▶ [Exercise description]
Scan the records below. Copy every line in which the word "antenna" appears.

▶ [Record extracts]
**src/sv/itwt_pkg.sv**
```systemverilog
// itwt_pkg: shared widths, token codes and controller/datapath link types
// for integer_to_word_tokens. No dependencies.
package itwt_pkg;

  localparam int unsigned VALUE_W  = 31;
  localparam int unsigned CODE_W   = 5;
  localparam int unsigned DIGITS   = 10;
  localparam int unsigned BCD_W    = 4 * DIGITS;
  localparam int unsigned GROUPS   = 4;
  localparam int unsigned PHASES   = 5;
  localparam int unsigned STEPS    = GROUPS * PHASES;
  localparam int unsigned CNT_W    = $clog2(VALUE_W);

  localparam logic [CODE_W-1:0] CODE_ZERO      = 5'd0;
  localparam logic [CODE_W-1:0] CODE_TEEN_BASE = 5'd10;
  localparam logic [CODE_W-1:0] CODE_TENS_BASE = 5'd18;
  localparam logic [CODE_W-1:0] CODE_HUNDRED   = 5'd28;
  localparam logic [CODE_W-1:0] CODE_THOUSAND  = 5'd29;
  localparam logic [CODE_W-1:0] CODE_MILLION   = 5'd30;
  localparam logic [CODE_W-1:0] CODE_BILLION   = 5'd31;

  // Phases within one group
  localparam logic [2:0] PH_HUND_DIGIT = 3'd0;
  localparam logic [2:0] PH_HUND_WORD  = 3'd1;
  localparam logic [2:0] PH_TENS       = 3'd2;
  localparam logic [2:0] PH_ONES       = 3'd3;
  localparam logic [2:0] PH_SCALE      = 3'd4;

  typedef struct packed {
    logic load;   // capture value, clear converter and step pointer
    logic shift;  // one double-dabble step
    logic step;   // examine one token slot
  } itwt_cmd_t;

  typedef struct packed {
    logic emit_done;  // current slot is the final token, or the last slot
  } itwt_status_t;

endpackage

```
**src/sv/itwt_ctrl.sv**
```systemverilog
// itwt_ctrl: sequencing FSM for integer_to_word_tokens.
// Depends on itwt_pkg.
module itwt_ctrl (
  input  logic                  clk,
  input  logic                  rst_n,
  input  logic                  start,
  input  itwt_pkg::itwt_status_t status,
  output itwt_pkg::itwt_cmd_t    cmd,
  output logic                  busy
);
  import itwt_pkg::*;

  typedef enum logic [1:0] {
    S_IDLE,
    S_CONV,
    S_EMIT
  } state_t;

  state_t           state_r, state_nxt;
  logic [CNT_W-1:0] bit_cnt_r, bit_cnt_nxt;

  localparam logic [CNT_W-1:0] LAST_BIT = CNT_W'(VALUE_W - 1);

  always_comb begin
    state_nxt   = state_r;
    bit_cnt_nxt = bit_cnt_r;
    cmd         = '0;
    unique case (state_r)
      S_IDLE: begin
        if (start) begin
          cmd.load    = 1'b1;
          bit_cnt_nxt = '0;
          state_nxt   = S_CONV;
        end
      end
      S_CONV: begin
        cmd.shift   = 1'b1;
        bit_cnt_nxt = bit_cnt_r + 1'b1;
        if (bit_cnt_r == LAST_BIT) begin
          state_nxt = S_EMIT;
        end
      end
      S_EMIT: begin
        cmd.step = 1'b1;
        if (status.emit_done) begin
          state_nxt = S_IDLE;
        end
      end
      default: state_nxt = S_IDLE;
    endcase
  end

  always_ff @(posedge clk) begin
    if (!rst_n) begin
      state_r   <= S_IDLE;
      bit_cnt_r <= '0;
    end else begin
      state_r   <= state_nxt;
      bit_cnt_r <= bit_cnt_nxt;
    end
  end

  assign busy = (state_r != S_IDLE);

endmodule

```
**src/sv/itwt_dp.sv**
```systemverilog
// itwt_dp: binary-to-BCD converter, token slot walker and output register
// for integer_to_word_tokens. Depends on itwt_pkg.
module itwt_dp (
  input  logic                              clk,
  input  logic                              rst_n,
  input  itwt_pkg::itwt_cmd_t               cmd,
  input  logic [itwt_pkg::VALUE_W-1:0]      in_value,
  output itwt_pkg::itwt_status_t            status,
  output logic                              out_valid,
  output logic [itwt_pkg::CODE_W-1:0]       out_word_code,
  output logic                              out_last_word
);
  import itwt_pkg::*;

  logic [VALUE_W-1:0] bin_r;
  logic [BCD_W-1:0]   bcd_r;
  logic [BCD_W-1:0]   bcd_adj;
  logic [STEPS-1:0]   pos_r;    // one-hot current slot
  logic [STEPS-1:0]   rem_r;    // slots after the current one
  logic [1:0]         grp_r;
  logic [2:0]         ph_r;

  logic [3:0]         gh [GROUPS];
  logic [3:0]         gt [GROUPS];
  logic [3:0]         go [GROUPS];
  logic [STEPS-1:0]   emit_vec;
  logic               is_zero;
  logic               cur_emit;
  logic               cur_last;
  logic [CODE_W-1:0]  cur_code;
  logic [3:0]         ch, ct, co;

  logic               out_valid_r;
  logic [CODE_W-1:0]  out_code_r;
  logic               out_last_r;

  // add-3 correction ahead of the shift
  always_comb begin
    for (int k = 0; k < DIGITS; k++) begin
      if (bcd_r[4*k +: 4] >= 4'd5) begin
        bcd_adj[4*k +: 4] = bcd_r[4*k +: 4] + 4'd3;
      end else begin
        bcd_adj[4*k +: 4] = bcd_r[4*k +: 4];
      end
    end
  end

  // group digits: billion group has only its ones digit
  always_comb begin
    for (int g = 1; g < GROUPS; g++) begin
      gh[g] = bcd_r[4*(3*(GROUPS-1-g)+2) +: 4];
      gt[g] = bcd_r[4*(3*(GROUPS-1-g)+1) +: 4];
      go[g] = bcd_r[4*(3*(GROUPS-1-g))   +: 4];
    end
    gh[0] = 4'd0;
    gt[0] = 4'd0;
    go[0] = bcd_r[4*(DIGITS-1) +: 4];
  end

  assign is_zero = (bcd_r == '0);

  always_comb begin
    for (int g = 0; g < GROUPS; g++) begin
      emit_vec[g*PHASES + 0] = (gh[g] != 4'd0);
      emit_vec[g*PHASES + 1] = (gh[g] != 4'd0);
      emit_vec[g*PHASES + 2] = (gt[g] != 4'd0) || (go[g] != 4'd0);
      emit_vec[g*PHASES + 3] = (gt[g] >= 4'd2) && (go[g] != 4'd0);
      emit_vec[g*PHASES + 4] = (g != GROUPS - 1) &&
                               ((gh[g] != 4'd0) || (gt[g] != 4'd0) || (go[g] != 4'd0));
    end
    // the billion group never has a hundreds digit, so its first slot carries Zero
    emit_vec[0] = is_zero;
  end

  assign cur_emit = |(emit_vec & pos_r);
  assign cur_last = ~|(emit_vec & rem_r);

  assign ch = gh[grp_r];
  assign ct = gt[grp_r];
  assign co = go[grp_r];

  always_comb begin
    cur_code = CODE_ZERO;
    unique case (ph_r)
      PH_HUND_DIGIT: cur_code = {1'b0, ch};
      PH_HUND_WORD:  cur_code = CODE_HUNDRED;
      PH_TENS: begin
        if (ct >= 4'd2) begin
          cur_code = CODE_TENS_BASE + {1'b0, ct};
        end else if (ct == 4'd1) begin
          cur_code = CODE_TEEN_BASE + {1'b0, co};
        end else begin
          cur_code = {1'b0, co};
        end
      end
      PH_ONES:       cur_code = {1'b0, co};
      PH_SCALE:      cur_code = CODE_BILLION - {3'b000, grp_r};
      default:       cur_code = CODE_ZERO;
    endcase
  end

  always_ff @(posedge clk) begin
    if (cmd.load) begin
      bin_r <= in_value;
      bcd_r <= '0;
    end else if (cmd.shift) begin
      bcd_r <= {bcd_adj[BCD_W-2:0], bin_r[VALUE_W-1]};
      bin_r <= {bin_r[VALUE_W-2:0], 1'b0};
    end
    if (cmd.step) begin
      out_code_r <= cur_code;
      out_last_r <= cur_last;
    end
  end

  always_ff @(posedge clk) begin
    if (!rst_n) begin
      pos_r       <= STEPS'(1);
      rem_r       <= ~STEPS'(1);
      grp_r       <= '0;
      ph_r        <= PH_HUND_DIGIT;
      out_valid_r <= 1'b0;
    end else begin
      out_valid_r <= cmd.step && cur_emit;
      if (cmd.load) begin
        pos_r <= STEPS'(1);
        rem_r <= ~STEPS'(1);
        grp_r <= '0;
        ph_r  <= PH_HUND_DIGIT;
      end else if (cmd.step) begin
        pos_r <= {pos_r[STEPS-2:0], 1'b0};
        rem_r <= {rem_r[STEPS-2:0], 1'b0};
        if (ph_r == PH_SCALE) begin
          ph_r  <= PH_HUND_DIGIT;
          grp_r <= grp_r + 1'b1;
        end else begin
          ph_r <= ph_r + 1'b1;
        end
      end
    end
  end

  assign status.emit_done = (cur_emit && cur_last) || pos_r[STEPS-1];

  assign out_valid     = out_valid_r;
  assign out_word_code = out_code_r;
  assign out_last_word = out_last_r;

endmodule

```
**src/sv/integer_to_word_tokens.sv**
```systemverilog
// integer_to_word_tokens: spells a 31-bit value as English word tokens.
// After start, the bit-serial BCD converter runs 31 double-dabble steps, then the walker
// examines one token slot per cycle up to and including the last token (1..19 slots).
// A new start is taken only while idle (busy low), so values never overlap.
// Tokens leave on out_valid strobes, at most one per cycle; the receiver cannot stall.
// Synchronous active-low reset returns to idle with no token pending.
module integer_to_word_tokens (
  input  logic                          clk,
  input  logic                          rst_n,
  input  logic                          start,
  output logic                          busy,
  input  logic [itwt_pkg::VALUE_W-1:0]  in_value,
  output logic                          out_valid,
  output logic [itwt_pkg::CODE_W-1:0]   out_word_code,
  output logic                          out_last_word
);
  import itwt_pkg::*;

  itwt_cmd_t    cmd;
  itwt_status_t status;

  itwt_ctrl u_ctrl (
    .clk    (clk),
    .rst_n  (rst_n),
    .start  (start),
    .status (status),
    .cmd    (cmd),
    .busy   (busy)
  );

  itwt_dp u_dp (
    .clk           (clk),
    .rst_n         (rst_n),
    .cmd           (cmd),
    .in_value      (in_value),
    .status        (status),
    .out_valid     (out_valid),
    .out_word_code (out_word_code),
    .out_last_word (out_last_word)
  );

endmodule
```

---

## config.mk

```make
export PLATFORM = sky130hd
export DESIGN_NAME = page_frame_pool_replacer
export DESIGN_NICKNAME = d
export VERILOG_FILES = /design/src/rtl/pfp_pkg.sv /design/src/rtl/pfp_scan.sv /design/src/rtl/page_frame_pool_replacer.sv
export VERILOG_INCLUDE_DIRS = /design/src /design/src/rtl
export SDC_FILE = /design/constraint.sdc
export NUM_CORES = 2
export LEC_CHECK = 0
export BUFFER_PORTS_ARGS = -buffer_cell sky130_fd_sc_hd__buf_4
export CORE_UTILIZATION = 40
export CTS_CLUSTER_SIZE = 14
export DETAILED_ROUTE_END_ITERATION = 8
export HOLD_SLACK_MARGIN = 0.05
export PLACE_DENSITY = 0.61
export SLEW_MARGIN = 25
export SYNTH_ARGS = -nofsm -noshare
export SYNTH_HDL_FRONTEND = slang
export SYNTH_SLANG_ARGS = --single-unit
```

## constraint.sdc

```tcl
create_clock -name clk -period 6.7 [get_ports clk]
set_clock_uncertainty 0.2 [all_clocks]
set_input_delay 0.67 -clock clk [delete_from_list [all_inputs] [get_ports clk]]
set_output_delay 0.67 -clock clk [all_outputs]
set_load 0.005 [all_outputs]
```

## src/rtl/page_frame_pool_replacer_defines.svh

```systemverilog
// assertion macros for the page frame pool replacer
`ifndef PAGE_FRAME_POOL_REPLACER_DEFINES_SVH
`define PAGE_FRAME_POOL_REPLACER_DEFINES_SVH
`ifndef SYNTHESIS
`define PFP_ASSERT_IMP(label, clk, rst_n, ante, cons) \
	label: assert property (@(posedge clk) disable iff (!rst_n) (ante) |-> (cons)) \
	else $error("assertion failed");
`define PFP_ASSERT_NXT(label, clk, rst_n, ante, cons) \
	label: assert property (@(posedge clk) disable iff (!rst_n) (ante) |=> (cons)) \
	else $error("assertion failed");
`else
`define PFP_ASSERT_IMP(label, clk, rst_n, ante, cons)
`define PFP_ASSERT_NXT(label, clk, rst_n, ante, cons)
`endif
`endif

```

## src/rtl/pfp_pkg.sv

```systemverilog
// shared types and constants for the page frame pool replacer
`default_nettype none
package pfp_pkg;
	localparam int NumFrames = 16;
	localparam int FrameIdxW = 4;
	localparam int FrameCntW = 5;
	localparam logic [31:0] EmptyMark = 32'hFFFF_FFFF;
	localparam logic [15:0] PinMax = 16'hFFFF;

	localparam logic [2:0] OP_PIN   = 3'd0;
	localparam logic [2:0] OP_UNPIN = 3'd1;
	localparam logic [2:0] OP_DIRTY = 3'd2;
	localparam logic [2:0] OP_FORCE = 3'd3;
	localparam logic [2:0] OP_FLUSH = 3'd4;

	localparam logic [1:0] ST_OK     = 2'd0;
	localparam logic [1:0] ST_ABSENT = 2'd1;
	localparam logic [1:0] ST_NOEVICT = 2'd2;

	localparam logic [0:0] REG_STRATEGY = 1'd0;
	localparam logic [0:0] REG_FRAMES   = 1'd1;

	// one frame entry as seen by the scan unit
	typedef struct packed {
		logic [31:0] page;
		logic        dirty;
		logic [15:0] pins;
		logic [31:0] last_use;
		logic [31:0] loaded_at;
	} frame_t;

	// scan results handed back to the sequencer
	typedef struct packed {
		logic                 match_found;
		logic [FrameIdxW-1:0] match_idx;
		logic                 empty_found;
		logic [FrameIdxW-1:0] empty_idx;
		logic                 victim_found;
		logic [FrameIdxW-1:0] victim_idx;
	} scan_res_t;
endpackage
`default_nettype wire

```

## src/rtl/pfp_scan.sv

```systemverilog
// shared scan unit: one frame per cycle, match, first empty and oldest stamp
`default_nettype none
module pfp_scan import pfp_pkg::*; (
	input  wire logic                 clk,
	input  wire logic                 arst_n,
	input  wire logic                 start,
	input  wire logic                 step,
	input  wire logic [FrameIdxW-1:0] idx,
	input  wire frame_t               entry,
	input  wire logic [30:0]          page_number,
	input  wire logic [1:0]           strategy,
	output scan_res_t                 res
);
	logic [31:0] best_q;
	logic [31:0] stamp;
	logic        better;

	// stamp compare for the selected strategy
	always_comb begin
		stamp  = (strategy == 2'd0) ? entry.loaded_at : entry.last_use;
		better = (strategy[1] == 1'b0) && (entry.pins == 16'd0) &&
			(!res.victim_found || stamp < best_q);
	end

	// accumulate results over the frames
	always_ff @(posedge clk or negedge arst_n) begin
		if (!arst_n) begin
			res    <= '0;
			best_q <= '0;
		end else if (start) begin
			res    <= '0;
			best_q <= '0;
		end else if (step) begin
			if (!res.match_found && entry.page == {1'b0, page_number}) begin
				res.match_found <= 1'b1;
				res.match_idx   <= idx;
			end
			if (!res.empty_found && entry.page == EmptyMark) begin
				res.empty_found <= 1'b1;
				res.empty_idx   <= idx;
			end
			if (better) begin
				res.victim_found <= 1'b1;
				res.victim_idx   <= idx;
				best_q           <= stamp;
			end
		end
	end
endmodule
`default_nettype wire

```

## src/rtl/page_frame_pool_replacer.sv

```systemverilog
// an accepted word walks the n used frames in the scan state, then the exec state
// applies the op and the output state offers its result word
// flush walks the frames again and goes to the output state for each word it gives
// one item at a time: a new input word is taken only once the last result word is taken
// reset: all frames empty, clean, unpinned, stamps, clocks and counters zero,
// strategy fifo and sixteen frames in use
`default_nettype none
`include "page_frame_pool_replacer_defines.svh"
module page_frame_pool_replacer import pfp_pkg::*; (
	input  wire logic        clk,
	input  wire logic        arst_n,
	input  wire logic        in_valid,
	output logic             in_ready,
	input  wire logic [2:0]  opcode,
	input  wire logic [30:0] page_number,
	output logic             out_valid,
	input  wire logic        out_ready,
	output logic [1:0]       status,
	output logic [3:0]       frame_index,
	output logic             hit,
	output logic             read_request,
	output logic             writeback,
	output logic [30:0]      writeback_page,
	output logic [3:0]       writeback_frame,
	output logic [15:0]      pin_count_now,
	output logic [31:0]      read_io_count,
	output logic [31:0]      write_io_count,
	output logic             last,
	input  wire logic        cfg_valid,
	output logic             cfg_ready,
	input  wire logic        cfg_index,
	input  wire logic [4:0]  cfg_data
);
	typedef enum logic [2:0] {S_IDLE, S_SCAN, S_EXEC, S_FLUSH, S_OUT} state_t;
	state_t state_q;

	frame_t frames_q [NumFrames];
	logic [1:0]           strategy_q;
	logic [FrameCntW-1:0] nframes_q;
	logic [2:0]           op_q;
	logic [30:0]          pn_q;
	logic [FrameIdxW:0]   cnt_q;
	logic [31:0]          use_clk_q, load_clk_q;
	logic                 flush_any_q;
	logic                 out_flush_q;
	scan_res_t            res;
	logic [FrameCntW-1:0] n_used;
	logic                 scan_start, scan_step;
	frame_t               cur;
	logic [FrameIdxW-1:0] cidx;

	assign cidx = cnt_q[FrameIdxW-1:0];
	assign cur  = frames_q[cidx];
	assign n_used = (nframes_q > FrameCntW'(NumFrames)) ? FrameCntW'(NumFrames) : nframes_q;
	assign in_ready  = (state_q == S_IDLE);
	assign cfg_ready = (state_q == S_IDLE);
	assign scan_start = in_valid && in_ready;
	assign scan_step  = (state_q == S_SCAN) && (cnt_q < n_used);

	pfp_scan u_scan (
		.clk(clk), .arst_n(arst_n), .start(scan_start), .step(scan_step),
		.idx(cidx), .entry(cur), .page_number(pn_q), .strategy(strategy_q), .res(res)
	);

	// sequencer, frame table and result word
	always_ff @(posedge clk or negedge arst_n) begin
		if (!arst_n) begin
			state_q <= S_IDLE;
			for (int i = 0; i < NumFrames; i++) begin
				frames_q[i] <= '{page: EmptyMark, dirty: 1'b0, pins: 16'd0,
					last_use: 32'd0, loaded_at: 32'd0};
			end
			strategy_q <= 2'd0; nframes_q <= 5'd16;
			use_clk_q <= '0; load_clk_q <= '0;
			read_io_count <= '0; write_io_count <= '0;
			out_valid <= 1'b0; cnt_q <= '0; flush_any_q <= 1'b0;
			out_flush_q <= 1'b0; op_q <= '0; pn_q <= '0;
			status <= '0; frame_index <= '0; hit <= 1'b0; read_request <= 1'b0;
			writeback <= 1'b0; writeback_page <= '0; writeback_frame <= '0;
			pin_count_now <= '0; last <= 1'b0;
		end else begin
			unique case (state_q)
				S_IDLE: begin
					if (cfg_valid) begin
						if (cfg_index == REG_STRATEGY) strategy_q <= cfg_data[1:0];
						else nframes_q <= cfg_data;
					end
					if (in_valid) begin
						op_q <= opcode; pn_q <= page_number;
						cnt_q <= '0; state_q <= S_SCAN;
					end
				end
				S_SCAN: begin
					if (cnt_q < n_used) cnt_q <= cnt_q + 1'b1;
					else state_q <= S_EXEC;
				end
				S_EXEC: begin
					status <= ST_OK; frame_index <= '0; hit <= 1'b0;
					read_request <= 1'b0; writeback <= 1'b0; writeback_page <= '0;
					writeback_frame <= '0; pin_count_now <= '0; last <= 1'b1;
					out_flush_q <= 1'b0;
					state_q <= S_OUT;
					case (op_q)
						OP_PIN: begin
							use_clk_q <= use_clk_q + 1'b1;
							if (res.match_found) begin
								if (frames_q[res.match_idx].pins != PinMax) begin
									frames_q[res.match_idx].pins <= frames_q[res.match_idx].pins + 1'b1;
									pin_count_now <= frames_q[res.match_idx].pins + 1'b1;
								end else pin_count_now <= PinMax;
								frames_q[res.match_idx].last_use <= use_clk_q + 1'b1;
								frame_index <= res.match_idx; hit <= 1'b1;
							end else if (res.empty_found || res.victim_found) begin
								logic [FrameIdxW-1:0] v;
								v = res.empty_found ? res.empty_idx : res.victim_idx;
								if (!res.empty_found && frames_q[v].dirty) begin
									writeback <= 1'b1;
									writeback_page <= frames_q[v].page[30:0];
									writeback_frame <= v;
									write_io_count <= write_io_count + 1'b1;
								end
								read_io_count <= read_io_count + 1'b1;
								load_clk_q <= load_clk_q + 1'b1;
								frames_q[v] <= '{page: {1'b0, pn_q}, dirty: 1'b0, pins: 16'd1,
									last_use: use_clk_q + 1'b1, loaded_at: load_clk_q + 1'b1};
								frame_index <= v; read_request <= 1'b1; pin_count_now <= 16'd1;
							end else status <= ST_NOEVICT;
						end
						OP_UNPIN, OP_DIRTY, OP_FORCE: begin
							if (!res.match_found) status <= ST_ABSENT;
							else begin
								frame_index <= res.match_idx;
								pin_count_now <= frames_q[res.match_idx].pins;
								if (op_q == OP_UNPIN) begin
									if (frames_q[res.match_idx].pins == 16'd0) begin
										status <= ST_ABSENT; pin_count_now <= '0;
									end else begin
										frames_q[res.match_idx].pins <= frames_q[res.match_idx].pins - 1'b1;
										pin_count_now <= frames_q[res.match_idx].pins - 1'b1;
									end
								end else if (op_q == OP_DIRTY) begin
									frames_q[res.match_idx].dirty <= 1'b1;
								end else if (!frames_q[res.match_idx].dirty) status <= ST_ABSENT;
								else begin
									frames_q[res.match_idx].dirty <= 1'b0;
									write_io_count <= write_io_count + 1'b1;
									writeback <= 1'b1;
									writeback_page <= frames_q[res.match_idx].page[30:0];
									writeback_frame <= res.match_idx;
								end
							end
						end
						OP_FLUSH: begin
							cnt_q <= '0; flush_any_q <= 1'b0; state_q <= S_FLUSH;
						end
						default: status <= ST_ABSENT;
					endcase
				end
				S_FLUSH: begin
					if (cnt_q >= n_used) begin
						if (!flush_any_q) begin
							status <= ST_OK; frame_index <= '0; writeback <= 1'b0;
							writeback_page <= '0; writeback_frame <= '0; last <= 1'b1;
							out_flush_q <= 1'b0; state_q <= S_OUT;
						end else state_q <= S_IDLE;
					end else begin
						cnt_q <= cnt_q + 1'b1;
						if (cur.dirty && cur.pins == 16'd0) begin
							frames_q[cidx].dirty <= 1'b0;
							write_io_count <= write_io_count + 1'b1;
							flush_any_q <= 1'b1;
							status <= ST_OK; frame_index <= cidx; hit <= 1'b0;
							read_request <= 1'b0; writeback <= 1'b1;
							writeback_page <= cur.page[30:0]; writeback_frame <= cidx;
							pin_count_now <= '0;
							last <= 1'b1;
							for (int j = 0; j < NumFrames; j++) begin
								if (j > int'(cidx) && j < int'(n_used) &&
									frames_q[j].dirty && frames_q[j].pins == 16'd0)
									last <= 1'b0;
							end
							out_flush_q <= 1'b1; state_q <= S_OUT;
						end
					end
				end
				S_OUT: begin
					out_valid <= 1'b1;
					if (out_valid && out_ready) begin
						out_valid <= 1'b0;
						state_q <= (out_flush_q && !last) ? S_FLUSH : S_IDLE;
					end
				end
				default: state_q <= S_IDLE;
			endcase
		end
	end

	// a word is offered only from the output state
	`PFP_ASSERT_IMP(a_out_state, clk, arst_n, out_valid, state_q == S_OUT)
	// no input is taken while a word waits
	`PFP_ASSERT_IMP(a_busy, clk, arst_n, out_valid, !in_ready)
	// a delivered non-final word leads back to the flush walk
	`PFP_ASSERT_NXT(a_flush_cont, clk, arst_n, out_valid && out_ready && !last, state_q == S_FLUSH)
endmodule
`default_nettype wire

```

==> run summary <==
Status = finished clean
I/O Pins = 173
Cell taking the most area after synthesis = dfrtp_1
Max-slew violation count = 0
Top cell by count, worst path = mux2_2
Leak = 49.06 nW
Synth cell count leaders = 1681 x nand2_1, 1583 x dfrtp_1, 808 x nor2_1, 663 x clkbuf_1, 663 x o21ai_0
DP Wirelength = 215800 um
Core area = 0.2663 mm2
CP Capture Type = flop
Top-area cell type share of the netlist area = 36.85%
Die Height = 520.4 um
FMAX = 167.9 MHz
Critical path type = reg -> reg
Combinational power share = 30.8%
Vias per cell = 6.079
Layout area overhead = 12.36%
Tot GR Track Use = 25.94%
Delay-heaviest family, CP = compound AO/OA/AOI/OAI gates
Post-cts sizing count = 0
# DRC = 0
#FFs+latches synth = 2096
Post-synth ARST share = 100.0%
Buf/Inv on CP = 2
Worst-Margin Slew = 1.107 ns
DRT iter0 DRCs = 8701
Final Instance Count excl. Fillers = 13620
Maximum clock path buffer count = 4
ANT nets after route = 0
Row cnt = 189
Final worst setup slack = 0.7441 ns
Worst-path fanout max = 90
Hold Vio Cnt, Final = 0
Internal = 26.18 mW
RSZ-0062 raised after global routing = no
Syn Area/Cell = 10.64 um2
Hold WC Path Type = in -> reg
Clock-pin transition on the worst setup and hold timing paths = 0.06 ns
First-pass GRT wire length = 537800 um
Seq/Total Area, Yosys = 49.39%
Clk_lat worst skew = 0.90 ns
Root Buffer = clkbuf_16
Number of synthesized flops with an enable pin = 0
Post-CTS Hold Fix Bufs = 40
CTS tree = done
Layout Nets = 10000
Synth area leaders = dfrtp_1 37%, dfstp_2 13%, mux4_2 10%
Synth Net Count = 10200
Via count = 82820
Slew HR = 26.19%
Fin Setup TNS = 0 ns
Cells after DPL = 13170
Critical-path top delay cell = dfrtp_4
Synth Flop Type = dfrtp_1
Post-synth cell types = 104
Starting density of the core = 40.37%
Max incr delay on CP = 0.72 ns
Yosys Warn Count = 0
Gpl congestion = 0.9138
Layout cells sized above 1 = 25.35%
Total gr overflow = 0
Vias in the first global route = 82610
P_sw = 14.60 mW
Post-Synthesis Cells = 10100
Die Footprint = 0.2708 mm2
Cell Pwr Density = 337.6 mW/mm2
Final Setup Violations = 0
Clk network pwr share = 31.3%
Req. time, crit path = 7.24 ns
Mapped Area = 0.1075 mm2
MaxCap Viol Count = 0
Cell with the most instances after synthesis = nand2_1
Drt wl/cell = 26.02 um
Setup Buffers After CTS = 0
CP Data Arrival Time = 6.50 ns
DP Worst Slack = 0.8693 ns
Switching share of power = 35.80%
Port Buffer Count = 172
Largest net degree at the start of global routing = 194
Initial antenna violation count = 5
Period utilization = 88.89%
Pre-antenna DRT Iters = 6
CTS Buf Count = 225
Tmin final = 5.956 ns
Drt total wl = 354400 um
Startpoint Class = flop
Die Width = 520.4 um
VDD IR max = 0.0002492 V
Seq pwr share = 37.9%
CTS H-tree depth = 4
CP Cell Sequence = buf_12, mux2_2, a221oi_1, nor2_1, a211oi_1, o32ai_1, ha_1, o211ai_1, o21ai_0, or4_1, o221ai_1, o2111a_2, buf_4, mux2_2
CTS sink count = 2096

▶ [Answer to this exercise]
Initial antenna violation count = 5
Pre-antenna DRT Iters = 6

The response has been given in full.